This Post Doesn’t Say Much

Yesterday, Jack’s support coordinator called after visiting him at his new home. His report jived with mine from our visit a few weeks ago. He said Jack was as relaxed and calm as he’s ever seen him.

There is a lot of thankfulness flowing through me, for the positives we are seeing since Jack moved to a new placement.

He is still having to be restrained on occasion when he hits his head on the coffee table or the walls. Food is still a big trigger for his behavior outbursts (I honestly feel like this sentence could apply to me, giddyup!). BUT, Jack is learning the structure of his new life and his caregivers are well-equipped to handle him. Instead of a steadily increasing, frenetic crescendo of behavioral chaos, we appear to now be firmly planted in peacefulness.
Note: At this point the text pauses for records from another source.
[src/include/psram_defines.svh]
`ifndef PSRAM_DEFINES_SVH
`define PSRAM_DEFINES_SVH

// Bus geometry
`define PSRAM_AW        10
`define PSRAM_DW        16
`define PSRAM_DEPTH     1024

// Legal latency codes, in clocks from the address cycle to the first beat
`define PSRAM_LAT_MIN   3
`define PSRAM_LAT_MAX   6
`define PSRAM_LAT_RST   4

`define PSRAM_BURST_MAX 8   // Longest burst, also the write buffer depth

`endif

[src/hw/psram_bus_pkg.sv]
`default_nettype none

`include "psram_defines.svh"

package psram_bus_pkg;

    // Device side sequencing in the memory model
    typedef enum logic [1:0] {
        dev_idle,   // Waiting for an address cycle
        dev_wait,   // Counting initial latency, wait_o high
        dev_data    // Burst beats
    } psram_dev_state_t;

    // Bus configuration word, sent on addr with cre high
    typedef struct packed {
        logic [`PSRAM_AW-5:0] rsvd;     // Must be zero
        logic                 burst8;   // 0 = 4 words, 1 = 8 words
        logic [2:0]           latency;  // Latency code
    } psram_bcr_t;

endpackage

`default_nettype wire

[src/hw/psram_host_pkg.sv]
`default_nettype none

package psram_host_pkg;

    // Host request codes
    typedef enum logic [1:0] {
        op_read   = 2'b00,
        op_write  = 2'b01,
        op_config = 2'b10
    } psram_op_t;

    // Controller FSM
    typedef enum logic [2:0] {
        st_idle,    // Ready for a request
        st_fill,    // Collecting write data into the buffer
        st_addr,    // Address cycle on the bus
        st_wait,    // Initial latency
        st_data,    // Burst beats
        st_cfg      // Gap while the register block settles
    } psram_ctrl_state_t;

endpackage

`default_nettype wire

[src/hw/psram_bus_if.sv]
`timescale 1ns/1ps
`default_nettype none

`include "psram_defines.svh"

interface psram_bus_if;

    logic [`PSRAM_AW-1:0] addr;
    logic                 adv_n;
    logic                 ce_n;
    logic                 oe_n;
    logic                 we_n;
    logic                 cre;      // Configuration register access
    logic                 wait_o;   // Device still in initial latency
    logic [`PSRAM_DW-1:0] wdata;
    logic [`PSRAM_DW-1:0] rdata;

    modport ctrl (output addr, adv_n, ce_n, oe_n, we_n, cre, wdata,
                  input  wait_o, rdata);

    modport mem (input  addr, adv_n, ce_n, oe_n, we_n, cre, wdata,
                 output wait_o, rdata);

endinterface

`default_nettype wire

[src/hw/psram_ctrl.sv]
`timescale 1ns/1ps
`default_nettype none

`include "psram_defines.svh"

module psram_ctrl import psram_bus_pkg::*, psram_host_pkg::*; (
    input  logic                 clk,
    input  logic                 rst_n,
    input  logic                 req_valid,
    output logic                 req_ready,
    input  psram_op_t            req_op,
    input  logic [`PSRAM_AW-1:0] req_addr,
    input  logic                 wr_valid,
    output logic                 wr_ready,
    input  logic [`PSRAM_DW-1:0] wr_data,
    output logic                 rd_valid,
    output logic [`PSRAM_DW-1:0] rd_data,
    output logic                 rd_last,
    input  logic [2:0]           cfg_latency,
    input  logic                 cfg_burst8,
    output logic                 cfg_load,
    output psram_bcr_t           cfg_word,
    psram_bus_if.ctrl            bus
);

    localparam int BW = $clog2(`PSRAM_BURST_MAX);

    psram_ctrl_state_t    state, state_nx;
    psram_op_t            op_q;
    logic [`PSRAM_AW-1:0] addr_q;
    logic [`PSRAM_DW-1:0] wbuf [`PSRAM_BURST_MAX];
    logic [BW-1:0]        beat_cnt;   // Fill index, then bus beat index
    logic [2:0]           lat_cnt;
    logic                 req_fire, wr_fire, beat_last, lat_done, rd_beat, cfg_cycle;
    psram_bcr_t           cfg_bcr;

    assign req_fire  = req_valid && req_ready;
    assign wr_fire   = wr_valid && wr_ready;
    assign beat_last = beat_cnt == (cfg_burst8 ? BW'(`PSRAM_BURST_MAX - 1)
                                               : BW'(`PSRAM_BURST_MAX / 2 - 1));
    assign lat_done  = lat_cnt == 3'd0;
    assign rd_beat   = (state == st_data) && (op_q == op_read) && !bus.wait_o;
    assign cfg_cycle = (state == st_addr) && (op_q == op_config);

    // Register block takes the raw word, the device gets what was kept
    assign cfg_load = req_fire && (req_op == op_config);
    assign cfg_word = psram_bcr_t'(req_addr);
    assign cfg_bcr  = '{rsvd: '0, burst8: cfg_burst8, latency: cfg_latency};

    always_comb begin
        state_nx = state;
        case (state)
            st_idle: if (req_fire) begin
                case (req_op)
                    op_read:   state_nx = st_addr;
                    op_write:  state_nx = st_fill;
                    op_config: state_nx = st_cfg;
                    default:   state_nx = st_idle;
                endcase
            end
            st_fill: if (wr_fire && beat_last) state_nx = st_addr;
            st_cfg:  state_nx = st_addr;
            st_addr: state_nx = (op_q == op_config) ? st_idle : st_wait;
            st_wait: if (lat_done) state_nx = st_data;
            st_data: if (beat_last) state_nx = st_idle;
            default: state_nx = st_idle;
        endcase
    end

    always_ff @(posedge clk or negedge rst_n) begin
        if (!rst_n) begin
            state     <= st_idle;
            op_q      <= op_read;
            beat_cnt  <= '0;
            lat_cnt   <= '0;
            req_ready <= 1'b0;
            wr_ready  <= 1'b0;
            rd_valid  <= 1'b0;
            rd_last   <= 1'b0;
        end else begin
            state     <= state_nx;
            req_ready <= state_nx == st_idle;   // Tracks the state, no lag
            wr_ready  <= state_nx == st_fill;
            rd_valid  <= rd_beat;
            rd_last   <= rd_beat && beat_last;
            if (req_fire) op_q <= req_op;

            // Wait phase lasts latency minus one cycles
            if (state == st_addr) begin
                lat_cnt <= cfg_latency - 3'd2;
            end else if (state == st_wait && !lat_done) begin
                lat_cnt <= lat_cnt - 3'd1;
            end

            if (req_fire || state == st_wait) begin
                beat_cnt <= '0;
            end else if (wr_fire || state == st_data) begin
                beat_cnt <= beat_cnt + 1'b1;
            end
        end
    end

    always_ff @(posedge clk) begin
        if (req_fire) addr_q <= req_addr;
        if (wr_fire) wbuf[beat_cnt] <= wr_data;
        if (rd_beat) rd_data <= bus.rdata;
    end

    // Bus strobes decode straight from the state
    assign bus.ce_n  = !(state inside {st_addr, st_wait, st_data});
    assign bus.adv_n = state != st_addr;
    assign bus.we_n  = !((state == st_addr) && (op_q != op_read));
    assign bus.oe_n  = !((op_q == op_read) && (state inside {st_wait, st_data}));
    assign bus.cre   = cfg_cycle;
    assign bus.addr  = cfg_cycle ? cfg_bcr : addr_q;
    assign bus.wdata = wbuf[beat_cnt];

endmodule

`default_nettype wire

[src/flat_wrapper.sv]
// flat-port wrapper written by rule: the top's interface ports become plain ports
module psram_ctrl_flat import psram_bus_pkg::*, psram_host_pkg::*;
  (clk, rst_n, req_valid, req_ready, req_op, req_addr, wr_valid, wr_ready, wr_data, rd_valid, rd_data, rd_last, cfg_latency, cfg_burst8, cfg_load, cfg_word, bus_addr, bus_adv_n, bus_ce_n, bus_oe_n, bus_we_n, bus_cre, bus_wdata, bus_wait_o, bus_rdata);
  psram_bus_if bus_i ();
  input  logic clk;
  input  logic rst_n;
  input  logic req_valid;
  output logic req_ready;
  input  psram_op_t req_op;
  input  logic [`PSRAM_AW-1:0] req_addr;
  input  logic wr_valid;
  output logic wr_ready;
  input  logic [`PSRAM_DW-1:0] wr_data;
  output logic rd_valid;
  output logic [`PSRAM_DW-1:0] rd_data;
  output logic rd_last;
  input  logic [2:0] cfg_latency;
  input  logic cfg_burst8;
  output logic cfg_load;
  output psram_bcr_t cfg_word;
  output wire logic [$bits(bus_i.addr)-1:0] bus_addr;
  output wire logic [$bits(bus_i.adv_n)-1:0] bus_adv_n;
  output wire logic [$bits(bus_i.ce_n)-1:0] bus_ce_n;
  output wire logic [$bits(bus_i.oe_n)-1:0] bus_oe_n;
  output wire logic [$bits(bus_i.we_n)-1:0] bus_we_n;
  output wire logic [$bits(bus_i.cre)-1:0] bus_cre;
  output wire logic [$bits(bus_i.wdata)-1:0] bus_wdata;
  input wire logic [$bits(bus_i.wait_o)-1:0] bus_wait_o;
  input wire logic [$bits(bus_i.rdata)-1:0] bus_rdata;
  assign bus_addr = bus_i.addr;
  assign bus_adv_n = bus_i.adv_n;
  assign bus_ce_n = bus_i.ce_n;
  assign bus_oe_n = bus_i.oe_n;
  assign bus_we_n = bus_i.we_n;
  assign bus_cre = bus_i.cre;
  assign bus_wdata = bus_i.wdata;
  assign bus_i.wait_o = bus_wait_o;
  assign bus_i.rdata = bus_rdata;
  psram_ctrl u_core (.clk(clk), .rst_n(rst_n), .req_valid(req_valid), .req_ready(req_ready), .req_op(req_op), .req_addr(req_addr), .wr_valid(wr_valid), .wr_ready(wr_ready), .wr_data(wr_data), .rd_valid(rd_valid), .rd_data(rd_data), .rd_last(rd_last), .cfg_latency(cfg_latency), .cfg_burst8(cfg_burst8), .cfg_load(cfg_load), .cfg_word(cfg_word), .bus(bus_i));
endmodule
### config.mk
export PLATFORM = sky130hd
export DESIGN_NAME = key_debounce
export DESIGN_NICKNAME = d
export VERILOG_FILES = /design/src/hdl/key_debounce.sv
export VERILOG_INCLUDE_DIRS = /design/src /design/src/hdl
export SDC_FILE = /design/constraint.sdc
export NUM_CORES = 1
export LEC_CHECK = 0
export BUFFER_PORTS_ARGS = -buffer_cell sky130_fd_sc_hd__buf_2
export CORE_ASPECT_RATIO = 1.5
export CORE_UTILIZATION = 59
export DETAILED_ROUTE_END_ITERATION = 8
export GPL_TIMING_DRIVEN = 0
export PLACE_DENSITY = 0.76
export SYNTH_ARGS = -nofsm -noshare
export SYNTH_HDL_FRONTEND = slang
export SYNTH_SLANG_ARGS = --single-unit
### constraint.sdc
create_clock -name clk -period 2.6 [get_ports clk]
set_input_delay 0.26 -clock clk [delete_from_list [all_inputs] [get_ports clk]]
set_output_delay 0.26 -clock clk [all_outputs]
set_load 0.05 [all_outputs]
### src/hdl/board_defs.svh
//======================================================================
// Board-wide widths, memory size and debounce defaults
// Included by the package and by any module that sizes a port or count
//======================================================================
`ifndef BOARD_DEFS_SVH
`define BOARD_DEFS_SVH

// Memory geometry, 256 KiB of bytes
`define BOARD_ADDR_WIDTH 18
`define BOARD_DATA_WIDTH 8
`define BOARD_MEM_SIZE 262144
`define BOARD_MAX_ADDR (`BOARD_MEM_SIZE - 1)

// Set-address word from the JTAG host
`define BOARD_JTAG_ADDR_WIDTH 15

// Push button filter
// 500000 cycles is 10 ms at 50 MHz
`define BOARD_DEBOUNCE_CYCLES 500000
`define BOARD_DEBOUNCE_CNT_WIDTH 20

// Seven-segment digit, one bit per segment
`define BOARD_SEG_WIDTH 7

// Status LEDs
// 0 write strobe, 1 data change, 2 button, 3 top limit, 4 bottom limit
`define BOARD_LED_COUNT 5

`endif

### src/hdl/key_debounce.sv
//======================================================================
// One active-low push button: synchronize, filter, pulse on press
//======================================================================
`timescale 1ns/1ns
`default_nettype none

`include "board_defs.svh"

module key_debounce #(
    parameter int unsigned DEBOUNCE_CYCLES = `BOARD_DEBOUNCE_CYCLES
) (
    input  logic clk,
    input  logic rst,
    input  logic key_n,
    output logic press
);

    localparam int unsigned CW = `BOARD_DEBOUNCE_CNT_WIDTH;
    localparam logic [CW-1:0] CNT_LIMIT = CW'(DEBOUNCE_CYCLES);

    logic          key_sync1;
    logic          key_sync2;
    logic          key_stable;
    logic          key_prev;
    logic [CW-1:0] cnt;

    // Two flops against metastability, idle level is high
    always_ff @(posedge clk or posedge rst) begin
        if (rst) begin
            key_sync1 <= 1'b1;
            key_sync2 <= 1'b1;
        end else begin
            key_sync1 <= key_n;
            key_sync2 <= key_sync1;
        end
    end

    // Stable level follows only after CNT_LIMIT + 1 cycles of difference
    // Any bounce back to the stable level restarts the count
    always_ff @(posedge clk or posedge rst) begin
        if (rst) begin
            cnt        <= '0;
            key_stable <= 1'b1;
        end else if (key_sync2 == key_stable) begin
            cnt <= '0;
        end else if (cnt == CNT_LIMIT) begin
            cnt        <= '0;
            key_stable <= key_sync2;
        end else begin
            cnt <= cnt + 1'b1;
        end
    end

    always_ff @(posedge clk or posedge rst) begin
        if (rst) begin
            key_prev <= 1'b1;
        end else begin
            key_prev <= key_stable;
        end
    end

    // High to low of the filtered level, one cycle wide
    assign press = key_prev & ~key_stable;

endmodule

`default_nettype wire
So there’s the update. The month of March was a cluster cuss of trauma. April has been the opposite of that.

In other news, Truman is taking an ADHD med. This is new. For several months I had been thinking (and prompted to think) about this as an option. He’s on what the psychiatrist calls, “a subtle medication,” which is honestly doing great things for him. His kindergarten teacher told me that he is doing “amazing,” and is working and behaving so well, he is usually the example student of the class. He kind of went from “feral child” to “mostly angel kid” in a short period of time.

My dad is somewhere, possibly smug and definitely happy rn, saying “better living through chemistry!” and I am mentally high-fiving him.

Also, I’d like to add to my list of Fabulous Things About Being Forty.

You may remember (from before): a) I never have to be pregnant again, b) everyone sleeps through the night, c) the kids are growing and becoming interesting/terrific people, and d) I know what I like.

Here is my addendum: e) I am a grown-up now, meaning f) I understand myself, as well as various human tendencies, better than at any previous age, and g) I am confident in myself. This knowledge is a result of the hell I have faced as a special-needs parent. Oh HI THERE, wisdom.

But.

One of the side effects of having less perpetual trauma in my life is not having as much to write about. The low-hanging fruit of adversity isn’t waiting for me to notice it, and then (with not all that much effort from me) basically writing itself.

Yet when life is peaceful, writing is work (pronounced with three syllables “wuh-HER-k” or something). And so, little blog, this is what I’ve currently got, which is to say: not all that much to say.

“What’s the point of this blog, then?” someone might ask, and to which I might say, excellent question.

Probably it will be about Jesus, though.